* Problem to solve *
Each line of the data below that carries the word "cycle" needs to be copied.

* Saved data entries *
Start of Block

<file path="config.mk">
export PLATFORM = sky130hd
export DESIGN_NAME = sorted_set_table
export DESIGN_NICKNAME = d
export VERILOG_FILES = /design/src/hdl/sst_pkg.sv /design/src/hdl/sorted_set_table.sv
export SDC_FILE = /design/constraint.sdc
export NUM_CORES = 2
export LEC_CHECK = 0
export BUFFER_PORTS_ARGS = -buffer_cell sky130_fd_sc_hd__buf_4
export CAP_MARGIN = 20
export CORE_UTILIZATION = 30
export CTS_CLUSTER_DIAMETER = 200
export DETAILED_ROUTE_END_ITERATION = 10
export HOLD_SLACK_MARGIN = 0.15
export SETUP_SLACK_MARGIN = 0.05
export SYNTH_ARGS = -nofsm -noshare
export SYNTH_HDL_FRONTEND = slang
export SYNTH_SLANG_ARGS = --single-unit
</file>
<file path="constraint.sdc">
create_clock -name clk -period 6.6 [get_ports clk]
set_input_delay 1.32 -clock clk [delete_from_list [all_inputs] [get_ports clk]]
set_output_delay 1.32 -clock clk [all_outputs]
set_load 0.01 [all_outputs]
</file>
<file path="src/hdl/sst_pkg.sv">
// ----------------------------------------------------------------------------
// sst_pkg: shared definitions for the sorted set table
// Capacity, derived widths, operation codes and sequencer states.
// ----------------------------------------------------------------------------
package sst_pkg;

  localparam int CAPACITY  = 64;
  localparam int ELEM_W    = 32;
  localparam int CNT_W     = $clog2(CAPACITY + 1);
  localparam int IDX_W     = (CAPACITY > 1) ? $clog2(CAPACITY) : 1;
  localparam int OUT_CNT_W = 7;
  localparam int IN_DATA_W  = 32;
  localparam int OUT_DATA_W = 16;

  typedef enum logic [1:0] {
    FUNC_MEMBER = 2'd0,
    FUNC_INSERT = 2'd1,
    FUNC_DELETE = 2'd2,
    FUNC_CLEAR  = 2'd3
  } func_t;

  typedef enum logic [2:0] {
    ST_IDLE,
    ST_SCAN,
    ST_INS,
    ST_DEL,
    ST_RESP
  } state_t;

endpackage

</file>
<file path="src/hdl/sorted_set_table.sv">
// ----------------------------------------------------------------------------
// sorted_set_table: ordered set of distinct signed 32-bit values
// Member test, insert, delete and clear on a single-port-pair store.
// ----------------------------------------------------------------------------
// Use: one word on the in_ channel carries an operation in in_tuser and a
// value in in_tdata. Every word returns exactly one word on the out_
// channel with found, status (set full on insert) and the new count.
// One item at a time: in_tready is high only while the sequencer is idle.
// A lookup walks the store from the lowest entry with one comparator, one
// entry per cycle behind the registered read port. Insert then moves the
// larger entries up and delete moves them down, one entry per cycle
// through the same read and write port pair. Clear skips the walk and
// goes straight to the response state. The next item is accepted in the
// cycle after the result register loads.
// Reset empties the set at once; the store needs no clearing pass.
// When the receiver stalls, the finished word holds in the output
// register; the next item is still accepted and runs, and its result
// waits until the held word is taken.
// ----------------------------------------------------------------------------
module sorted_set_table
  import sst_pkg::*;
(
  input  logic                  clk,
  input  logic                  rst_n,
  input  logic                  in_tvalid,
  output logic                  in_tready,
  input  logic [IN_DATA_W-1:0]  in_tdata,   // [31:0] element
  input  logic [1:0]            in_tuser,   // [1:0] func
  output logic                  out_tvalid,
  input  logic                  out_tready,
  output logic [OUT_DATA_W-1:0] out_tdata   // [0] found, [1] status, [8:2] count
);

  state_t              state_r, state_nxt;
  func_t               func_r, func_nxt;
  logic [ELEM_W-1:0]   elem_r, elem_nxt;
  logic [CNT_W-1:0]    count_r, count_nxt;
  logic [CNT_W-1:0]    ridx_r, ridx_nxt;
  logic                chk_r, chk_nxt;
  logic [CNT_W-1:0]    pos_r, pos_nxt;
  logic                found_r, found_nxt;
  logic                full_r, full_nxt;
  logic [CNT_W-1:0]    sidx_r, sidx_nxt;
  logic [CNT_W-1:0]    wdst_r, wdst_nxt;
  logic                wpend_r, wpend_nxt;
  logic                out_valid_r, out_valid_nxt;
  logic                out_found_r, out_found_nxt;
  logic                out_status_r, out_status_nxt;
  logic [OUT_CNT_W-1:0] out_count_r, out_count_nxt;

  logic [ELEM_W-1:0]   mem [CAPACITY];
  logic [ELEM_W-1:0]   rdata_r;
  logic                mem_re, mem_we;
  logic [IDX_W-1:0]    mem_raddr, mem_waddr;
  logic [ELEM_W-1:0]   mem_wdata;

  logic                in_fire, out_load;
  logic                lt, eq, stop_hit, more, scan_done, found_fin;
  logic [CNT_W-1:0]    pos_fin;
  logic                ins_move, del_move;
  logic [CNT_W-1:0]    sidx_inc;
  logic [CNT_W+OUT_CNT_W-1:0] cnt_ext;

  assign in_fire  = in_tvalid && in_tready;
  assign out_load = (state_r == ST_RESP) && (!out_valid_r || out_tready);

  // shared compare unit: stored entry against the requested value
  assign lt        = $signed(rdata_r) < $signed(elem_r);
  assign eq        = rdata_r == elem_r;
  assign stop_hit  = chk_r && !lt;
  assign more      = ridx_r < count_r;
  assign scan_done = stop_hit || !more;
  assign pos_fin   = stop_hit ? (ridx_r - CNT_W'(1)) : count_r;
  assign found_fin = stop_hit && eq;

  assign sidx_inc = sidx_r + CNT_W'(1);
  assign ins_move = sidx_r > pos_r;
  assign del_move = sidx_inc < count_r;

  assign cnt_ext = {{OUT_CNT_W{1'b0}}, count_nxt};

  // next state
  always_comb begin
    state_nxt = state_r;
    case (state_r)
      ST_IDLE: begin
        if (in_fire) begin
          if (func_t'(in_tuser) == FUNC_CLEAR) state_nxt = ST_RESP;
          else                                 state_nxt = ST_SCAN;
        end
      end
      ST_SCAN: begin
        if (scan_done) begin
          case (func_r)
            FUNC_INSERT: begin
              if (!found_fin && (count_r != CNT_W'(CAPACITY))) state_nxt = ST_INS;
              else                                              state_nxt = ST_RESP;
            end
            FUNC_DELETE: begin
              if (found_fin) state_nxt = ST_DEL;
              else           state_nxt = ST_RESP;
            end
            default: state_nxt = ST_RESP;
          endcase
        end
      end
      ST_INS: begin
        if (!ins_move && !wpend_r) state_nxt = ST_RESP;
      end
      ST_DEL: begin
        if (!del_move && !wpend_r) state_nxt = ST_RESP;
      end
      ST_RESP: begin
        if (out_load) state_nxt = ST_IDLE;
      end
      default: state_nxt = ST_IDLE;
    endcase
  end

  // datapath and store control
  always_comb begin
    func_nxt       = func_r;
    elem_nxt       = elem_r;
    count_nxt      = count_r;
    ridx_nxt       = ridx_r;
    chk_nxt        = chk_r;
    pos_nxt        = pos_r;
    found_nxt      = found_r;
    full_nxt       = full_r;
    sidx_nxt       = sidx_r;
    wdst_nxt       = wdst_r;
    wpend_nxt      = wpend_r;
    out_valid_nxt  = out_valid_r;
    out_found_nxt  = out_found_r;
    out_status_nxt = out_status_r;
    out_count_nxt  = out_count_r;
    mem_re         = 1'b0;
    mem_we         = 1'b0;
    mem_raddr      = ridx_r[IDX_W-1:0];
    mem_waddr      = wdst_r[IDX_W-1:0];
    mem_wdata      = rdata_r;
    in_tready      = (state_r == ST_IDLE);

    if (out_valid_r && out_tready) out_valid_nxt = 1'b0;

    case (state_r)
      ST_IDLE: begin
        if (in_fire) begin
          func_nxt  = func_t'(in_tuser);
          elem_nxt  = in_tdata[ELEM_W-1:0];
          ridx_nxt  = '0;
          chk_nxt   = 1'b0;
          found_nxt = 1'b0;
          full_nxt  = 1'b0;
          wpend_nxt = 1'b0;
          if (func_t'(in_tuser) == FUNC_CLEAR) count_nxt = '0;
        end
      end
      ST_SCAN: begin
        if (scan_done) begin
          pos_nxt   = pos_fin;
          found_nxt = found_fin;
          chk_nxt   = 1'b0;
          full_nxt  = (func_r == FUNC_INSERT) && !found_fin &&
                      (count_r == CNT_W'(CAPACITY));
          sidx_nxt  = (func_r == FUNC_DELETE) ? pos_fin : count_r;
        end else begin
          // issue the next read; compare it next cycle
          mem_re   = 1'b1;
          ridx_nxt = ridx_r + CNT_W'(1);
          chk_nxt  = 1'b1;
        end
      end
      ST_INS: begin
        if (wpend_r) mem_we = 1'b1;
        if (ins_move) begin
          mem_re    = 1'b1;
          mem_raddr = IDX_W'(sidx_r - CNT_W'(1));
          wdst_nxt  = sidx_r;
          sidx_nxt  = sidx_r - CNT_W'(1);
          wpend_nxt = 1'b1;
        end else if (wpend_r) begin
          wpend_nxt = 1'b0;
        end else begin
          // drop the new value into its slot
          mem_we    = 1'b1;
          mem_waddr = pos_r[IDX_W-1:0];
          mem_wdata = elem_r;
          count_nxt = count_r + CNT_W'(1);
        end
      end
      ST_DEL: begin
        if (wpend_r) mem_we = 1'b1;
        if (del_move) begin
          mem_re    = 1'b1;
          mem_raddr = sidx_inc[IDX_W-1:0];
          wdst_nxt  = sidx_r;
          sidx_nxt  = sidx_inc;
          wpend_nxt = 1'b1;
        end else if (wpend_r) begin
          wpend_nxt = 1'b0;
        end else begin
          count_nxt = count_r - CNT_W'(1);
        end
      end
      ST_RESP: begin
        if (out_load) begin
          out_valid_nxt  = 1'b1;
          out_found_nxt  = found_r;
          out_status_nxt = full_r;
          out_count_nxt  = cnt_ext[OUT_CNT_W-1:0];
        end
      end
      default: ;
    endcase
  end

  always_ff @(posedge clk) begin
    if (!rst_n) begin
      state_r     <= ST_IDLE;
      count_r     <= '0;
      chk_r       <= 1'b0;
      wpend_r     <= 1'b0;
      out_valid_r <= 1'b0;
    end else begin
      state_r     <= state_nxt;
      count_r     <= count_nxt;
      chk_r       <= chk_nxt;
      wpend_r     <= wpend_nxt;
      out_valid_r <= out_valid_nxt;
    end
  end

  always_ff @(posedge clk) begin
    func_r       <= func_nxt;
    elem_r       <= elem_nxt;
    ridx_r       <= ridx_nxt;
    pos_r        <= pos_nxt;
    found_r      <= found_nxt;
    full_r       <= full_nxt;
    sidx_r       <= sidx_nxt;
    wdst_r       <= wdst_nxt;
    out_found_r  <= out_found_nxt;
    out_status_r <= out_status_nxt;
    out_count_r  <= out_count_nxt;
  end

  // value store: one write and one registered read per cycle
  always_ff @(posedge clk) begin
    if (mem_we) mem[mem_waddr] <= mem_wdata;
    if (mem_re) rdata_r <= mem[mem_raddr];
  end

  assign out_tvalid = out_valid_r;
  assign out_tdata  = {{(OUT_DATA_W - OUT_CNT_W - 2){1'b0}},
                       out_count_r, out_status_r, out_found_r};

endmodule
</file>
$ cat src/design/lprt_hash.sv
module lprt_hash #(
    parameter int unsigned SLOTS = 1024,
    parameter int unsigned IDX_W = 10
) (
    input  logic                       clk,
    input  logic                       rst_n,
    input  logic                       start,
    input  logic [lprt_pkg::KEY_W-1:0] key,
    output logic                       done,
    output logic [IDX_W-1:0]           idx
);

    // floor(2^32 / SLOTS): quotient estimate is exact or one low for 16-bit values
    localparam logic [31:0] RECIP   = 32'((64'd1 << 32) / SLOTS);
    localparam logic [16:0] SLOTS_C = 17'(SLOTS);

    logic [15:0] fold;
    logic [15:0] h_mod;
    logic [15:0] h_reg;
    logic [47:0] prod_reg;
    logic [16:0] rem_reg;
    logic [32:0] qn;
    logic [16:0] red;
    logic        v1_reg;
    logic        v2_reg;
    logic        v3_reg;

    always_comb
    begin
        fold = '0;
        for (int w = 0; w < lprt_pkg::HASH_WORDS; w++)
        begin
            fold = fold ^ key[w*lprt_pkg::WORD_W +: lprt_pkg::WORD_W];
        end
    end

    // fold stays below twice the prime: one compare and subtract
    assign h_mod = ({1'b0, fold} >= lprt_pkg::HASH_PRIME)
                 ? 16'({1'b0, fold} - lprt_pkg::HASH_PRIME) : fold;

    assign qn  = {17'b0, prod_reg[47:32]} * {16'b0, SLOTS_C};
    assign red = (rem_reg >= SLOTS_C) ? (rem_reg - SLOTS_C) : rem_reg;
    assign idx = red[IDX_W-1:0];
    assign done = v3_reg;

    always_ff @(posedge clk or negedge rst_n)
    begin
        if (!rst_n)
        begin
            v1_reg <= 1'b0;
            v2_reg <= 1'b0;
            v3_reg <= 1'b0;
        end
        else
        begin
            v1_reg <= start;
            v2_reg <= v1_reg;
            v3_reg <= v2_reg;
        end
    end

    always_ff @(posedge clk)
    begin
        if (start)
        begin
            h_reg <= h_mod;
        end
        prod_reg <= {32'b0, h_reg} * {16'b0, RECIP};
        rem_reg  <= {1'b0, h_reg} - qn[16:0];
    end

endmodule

End of Block

* Written answer *
// entry per cycle behind the registered read port. Insert then moves the
// larger entries up and delete moves them down, one entry per cycle
// cycle after the result register loads.
          // issue the next read; compare it next cycle
  // value store: one write and one registered read per cycle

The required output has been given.